# [The problem]
Search the entries below for "period", and copy each line where it appears.

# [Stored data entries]
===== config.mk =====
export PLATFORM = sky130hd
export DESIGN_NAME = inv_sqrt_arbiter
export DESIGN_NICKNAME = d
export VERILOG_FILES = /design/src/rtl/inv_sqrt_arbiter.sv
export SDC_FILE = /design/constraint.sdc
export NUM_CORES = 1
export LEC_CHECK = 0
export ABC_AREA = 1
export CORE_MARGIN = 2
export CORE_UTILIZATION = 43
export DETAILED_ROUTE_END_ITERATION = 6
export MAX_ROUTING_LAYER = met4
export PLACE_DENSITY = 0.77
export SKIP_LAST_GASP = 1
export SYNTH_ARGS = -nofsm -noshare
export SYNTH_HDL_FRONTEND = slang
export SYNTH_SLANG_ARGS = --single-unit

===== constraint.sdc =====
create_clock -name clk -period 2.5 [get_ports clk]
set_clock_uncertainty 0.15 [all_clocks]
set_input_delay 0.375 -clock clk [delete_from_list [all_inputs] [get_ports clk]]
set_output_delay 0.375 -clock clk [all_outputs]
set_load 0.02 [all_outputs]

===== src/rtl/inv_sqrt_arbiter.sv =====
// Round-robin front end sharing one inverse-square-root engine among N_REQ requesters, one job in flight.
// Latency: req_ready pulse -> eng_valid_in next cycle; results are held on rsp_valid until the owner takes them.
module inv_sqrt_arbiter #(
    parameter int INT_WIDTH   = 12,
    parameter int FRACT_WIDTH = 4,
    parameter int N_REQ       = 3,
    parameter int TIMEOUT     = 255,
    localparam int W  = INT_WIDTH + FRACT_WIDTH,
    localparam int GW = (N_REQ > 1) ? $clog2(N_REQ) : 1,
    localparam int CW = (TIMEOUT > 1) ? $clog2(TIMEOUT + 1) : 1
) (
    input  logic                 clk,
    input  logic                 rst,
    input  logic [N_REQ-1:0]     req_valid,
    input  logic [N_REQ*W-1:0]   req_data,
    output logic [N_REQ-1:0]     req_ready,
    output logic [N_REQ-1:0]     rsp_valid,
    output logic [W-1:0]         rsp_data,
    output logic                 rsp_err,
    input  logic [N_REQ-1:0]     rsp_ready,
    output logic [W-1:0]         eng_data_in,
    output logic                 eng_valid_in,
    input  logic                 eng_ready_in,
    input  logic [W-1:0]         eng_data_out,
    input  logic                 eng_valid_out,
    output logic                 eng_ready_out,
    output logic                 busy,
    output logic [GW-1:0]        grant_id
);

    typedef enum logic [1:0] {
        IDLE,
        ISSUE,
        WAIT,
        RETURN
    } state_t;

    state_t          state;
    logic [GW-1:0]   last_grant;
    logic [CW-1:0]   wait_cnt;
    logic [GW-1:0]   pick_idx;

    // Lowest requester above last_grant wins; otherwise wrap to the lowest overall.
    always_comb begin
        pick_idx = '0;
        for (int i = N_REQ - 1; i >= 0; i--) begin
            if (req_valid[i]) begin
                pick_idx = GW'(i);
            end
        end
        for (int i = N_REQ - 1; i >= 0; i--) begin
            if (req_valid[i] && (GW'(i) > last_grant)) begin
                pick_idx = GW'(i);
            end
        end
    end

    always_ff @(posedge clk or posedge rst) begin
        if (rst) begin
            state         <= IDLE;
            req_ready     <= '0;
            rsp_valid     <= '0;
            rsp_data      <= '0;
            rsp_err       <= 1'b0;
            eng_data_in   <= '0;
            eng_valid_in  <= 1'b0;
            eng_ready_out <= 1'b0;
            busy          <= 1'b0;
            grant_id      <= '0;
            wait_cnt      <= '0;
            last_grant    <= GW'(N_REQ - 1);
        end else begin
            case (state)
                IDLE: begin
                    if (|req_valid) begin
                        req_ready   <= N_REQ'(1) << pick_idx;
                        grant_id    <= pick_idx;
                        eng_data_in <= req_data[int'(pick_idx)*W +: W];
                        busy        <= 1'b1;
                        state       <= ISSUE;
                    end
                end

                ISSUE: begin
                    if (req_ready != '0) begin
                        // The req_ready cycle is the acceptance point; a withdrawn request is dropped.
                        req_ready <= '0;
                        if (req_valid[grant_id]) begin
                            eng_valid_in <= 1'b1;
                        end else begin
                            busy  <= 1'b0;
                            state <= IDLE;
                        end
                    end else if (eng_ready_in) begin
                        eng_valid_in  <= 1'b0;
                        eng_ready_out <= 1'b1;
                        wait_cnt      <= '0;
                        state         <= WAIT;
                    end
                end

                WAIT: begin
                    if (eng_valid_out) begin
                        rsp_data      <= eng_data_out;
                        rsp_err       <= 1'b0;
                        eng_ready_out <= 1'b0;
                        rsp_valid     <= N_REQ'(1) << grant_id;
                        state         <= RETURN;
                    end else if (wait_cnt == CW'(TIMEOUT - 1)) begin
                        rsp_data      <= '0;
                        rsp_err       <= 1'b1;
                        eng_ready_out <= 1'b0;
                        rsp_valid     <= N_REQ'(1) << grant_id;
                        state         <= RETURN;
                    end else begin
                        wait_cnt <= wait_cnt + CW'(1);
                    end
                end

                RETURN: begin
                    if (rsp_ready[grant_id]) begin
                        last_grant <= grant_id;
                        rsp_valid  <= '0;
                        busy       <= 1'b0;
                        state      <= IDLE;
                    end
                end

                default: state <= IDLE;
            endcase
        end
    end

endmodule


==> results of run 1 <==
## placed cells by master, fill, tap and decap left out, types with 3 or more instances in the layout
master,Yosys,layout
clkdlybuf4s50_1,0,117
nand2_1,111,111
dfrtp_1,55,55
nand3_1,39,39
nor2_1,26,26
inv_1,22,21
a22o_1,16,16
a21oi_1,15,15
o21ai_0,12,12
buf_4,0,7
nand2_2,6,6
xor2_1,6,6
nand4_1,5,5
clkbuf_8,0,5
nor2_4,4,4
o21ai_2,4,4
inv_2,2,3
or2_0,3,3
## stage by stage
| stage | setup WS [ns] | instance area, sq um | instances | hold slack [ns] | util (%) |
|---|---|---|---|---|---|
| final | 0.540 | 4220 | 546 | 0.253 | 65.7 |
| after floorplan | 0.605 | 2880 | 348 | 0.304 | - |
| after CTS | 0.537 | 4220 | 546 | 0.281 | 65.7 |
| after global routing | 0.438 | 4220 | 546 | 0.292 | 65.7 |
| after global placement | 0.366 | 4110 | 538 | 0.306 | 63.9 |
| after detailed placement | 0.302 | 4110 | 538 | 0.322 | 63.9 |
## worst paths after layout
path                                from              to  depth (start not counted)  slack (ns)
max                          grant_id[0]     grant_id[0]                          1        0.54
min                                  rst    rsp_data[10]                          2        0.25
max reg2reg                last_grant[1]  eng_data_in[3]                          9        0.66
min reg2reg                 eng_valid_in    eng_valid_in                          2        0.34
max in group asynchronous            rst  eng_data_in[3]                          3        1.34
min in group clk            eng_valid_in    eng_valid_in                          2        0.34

...

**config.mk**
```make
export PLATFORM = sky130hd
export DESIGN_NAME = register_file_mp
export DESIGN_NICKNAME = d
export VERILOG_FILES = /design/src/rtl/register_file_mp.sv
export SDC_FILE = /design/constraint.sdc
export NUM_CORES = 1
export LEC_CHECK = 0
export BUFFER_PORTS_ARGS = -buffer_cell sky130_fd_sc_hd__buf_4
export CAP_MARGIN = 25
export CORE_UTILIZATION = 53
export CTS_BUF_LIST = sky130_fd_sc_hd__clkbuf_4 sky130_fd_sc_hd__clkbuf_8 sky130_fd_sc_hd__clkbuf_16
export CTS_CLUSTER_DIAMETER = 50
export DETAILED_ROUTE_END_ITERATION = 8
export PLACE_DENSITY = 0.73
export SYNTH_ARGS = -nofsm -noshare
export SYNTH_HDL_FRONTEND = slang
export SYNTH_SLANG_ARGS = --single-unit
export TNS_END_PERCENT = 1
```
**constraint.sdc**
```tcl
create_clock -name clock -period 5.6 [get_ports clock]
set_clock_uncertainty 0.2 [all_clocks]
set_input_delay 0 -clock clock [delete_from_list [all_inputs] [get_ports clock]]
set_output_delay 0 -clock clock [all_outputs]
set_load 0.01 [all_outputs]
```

# [Answer to this problem]
create_clock -name clk -period 2.5 [get_ports clk]
create_clock -name clock -period 5.6 [get_ports clock]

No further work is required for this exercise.